Doubtless integration will cost the citizens of Delaware money which otherwise-might not have to be spent. The education of the young always requires, indeed demands, sacrifice by the older and more mature and resolute members of the community. Education is a prime necessity of our modern world and of the State of Delaware. We cannot believe that the citizens of Delaware will prove unworthy of this sacred trust.
In Lucy v. Adams, 1955, 350 U.S. 1, 76 S.Ct. 33, 100 L.Ed. 3, the Supreme Court indicated, as we have never doubted, that individual plaintiffs in a class suit such as those at bar, have a personal right to immediate enforcement of their claims if such be feasible. We can perceive no reason why the individual infant plaintiffs who presently actively seek integration should -not be granted that right immediately.
For the reasons stated we disapprove the plan insofar as it postpones full integration. The judgment appealed from *390will be vacated. The court below will be directed to enter an order requiring the State Board of Education of Delaware and the State Superintendent of Public Instruction to submit to the court below on or before December 1,1960, for its approval a modified plan which will provide for full integration of all grades of the public schools of Delaware commencing with the Fall term 1961. The court below also will be directed to order the individual defendants, respectively members of the Boards of Trustees or of the Boards of Education in the School Districts as named above, to integrate commencing with the Fall term 1960, the respective individual infant plaintiffs who presently actively seek integration. The court below also will be directed to enter an order requiring, except as hereinbe-fore provided with respect to the individual infant plaintiffs, the continuation of the grade-by-grade integration presently in effect until the modified plan providing for full integration as contemplated by this opinion be put in operation.
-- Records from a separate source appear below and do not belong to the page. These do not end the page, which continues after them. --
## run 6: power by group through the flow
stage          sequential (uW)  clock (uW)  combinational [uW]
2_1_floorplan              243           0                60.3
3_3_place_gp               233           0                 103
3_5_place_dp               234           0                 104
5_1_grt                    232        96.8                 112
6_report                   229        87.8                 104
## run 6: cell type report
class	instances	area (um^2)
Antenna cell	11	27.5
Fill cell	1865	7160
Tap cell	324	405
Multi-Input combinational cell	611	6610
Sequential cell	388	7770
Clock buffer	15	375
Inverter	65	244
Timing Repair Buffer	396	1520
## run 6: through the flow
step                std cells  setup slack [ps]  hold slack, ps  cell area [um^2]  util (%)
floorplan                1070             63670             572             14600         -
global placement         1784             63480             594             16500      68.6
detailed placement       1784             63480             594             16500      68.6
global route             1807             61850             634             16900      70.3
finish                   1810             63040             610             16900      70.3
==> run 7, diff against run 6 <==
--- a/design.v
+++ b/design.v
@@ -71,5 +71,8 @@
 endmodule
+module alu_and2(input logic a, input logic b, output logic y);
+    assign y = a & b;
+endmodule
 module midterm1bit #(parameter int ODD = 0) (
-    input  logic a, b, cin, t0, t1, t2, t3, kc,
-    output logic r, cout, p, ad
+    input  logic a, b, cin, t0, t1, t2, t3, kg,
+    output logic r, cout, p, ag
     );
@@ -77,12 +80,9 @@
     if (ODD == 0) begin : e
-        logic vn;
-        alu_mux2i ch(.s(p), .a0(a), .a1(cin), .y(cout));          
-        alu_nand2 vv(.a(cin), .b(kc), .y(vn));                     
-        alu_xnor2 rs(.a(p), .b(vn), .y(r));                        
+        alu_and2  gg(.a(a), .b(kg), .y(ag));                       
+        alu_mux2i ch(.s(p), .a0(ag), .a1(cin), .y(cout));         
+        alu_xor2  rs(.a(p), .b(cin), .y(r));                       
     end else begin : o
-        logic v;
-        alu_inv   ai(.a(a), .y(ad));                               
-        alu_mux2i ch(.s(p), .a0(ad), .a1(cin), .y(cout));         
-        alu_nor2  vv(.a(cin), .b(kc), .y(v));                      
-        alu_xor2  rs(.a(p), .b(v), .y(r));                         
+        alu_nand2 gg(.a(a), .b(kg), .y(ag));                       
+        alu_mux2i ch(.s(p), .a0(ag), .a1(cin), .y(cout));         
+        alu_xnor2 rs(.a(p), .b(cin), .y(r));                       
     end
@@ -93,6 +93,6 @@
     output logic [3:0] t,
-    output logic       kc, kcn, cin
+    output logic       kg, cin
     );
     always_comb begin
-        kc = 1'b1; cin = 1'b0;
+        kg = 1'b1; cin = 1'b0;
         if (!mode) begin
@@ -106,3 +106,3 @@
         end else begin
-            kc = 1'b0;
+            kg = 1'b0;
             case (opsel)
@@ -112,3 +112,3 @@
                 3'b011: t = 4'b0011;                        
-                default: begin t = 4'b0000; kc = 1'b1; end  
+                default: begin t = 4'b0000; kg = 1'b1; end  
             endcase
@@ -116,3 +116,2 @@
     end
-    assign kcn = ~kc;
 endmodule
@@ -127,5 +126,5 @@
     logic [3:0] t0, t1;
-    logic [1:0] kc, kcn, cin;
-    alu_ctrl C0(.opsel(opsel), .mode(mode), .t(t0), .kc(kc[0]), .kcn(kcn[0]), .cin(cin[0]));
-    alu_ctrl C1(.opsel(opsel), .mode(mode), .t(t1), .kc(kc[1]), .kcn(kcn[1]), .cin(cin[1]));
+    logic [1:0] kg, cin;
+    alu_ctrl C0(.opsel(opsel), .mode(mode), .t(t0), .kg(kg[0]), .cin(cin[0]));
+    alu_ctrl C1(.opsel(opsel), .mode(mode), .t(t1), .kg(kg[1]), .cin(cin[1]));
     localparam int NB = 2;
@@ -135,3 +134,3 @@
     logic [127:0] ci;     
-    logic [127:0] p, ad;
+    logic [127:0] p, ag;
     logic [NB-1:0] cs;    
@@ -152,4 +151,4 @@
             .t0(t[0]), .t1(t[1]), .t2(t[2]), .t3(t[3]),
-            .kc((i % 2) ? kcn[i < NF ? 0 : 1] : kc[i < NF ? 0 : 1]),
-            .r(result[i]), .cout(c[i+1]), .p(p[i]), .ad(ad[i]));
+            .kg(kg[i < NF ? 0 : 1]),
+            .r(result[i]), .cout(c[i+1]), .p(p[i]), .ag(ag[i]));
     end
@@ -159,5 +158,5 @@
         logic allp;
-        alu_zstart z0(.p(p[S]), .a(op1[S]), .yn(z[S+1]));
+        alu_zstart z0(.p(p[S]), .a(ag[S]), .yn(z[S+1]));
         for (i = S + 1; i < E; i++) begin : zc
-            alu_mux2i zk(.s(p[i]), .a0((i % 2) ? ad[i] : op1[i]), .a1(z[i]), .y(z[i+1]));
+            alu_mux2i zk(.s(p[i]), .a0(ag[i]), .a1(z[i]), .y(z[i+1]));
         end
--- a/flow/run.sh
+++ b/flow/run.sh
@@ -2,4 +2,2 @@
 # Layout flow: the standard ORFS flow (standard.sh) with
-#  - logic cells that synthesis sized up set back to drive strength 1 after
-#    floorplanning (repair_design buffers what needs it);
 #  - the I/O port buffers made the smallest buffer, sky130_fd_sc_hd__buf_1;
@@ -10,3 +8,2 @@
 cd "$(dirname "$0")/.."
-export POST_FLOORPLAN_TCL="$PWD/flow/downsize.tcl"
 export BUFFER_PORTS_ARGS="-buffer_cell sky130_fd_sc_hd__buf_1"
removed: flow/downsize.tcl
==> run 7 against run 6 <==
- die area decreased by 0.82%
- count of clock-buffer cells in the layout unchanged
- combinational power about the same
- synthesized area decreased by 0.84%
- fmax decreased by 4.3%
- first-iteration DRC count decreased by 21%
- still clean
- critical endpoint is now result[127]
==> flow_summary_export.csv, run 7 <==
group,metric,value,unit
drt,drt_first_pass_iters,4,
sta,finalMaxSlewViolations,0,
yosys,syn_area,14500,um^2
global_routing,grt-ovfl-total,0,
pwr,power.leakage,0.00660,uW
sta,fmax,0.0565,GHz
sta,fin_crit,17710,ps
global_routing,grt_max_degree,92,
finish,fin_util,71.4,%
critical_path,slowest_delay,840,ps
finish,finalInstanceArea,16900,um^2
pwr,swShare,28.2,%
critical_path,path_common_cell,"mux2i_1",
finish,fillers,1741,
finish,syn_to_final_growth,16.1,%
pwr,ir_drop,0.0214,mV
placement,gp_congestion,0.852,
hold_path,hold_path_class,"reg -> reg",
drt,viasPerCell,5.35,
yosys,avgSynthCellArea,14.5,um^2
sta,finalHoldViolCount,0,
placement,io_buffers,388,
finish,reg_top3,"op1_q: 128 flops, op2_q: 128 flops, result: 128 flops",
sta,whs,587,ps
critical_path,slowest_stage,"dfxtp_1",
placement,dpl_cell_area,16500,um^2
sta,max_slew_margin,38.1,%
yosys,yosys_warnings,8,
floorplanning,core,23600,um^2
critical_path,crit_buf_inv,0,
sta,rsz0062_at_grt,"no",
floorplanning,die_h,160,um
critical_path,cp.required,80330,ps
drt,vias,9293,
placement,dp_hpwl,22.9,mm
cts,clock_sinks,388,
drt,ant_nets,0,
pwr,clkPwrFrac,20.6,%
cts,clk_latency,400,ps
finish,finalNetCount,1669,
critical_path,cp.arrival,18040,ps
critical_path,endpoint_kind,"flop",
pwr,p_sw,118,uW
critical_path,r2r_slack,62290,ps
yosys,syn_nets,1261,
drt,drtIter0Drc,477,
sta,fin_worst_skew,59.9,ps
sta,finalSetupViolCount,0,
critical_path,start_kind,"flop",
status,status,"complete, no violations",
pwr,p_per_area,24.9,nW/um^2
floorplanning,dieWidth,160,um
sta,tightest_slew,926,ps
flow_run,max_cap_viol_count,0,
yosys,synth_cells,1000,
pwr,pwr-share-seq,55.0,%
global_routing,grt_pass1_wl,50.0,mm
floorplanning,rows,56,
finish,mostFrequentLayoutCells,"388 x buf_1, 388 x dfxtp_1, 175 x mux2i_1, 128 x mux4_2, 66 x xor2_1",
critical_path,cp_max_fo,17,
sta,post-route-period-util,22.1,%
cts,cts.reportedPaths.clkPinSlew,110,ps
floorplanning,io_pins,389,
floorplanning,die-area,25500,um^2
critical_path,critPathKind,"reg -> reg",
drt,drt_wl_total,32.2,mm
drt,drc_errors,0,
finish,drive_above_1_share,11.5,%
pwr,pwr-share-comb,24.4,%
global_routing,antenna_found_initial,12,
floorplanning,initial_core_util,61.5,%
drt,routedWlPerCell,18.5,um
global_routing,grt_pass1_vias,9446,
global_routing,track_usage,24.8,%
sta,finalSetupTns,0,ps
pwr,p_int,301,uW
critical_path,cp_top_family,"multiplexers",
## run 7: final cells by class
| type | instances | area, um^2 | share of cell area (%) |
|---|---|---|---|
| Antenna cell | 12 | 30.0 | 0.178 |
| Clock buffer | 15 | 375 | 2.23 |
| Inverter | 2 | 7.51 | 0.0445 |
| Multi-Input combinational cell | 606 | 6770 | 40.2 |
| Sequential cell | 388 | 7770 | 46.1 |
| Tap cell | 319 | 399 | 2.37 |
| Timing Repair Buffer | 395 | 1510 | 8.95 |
. Reference to this fact is made in the star note to Judge Layton’s supplemental opinion, 173 F.Supp. at page 892.
. It should be pointed out, however, that the figure of 1,000 Negro children, given by Exhibit 11, is an estimate based on the number of Negro children who had entered the first grades in the Fall of 1958, whereas the total of 25 Negro children represents the actual number who registered in June 1959, for entrance in September 1959 to the first grades in “White Schools” which previously had not had plans for desegration approved by the State Board of Education.
We do not have in the record the exact number of Negro children eligible or available for entrance into the first grades on a non-segregated basis in September 1959, but we are of the opinion that the “Population” figures given in Exhibit 11 are close to the number of Negro children available for desegregated entry into the first grades and that only about 2.5% of these children applied for such entry.
. Evidence has been introduced to the effect that the intelligence of Negro children in Delaware as demonstrated by intelligence and aptitude tests is less to some degree than that of Caucasian children. We have examined this evidence carefully and we conclude that the asserted disparity in intelligence between Negro and Caucasian children is not of such a degree as to prevent or even to hinder substantially their mutual desegregated education. Some adjustments may be necessary from grade to grade but this is a matter which the competent Delaware school authorities will be able to handle adequately administratively.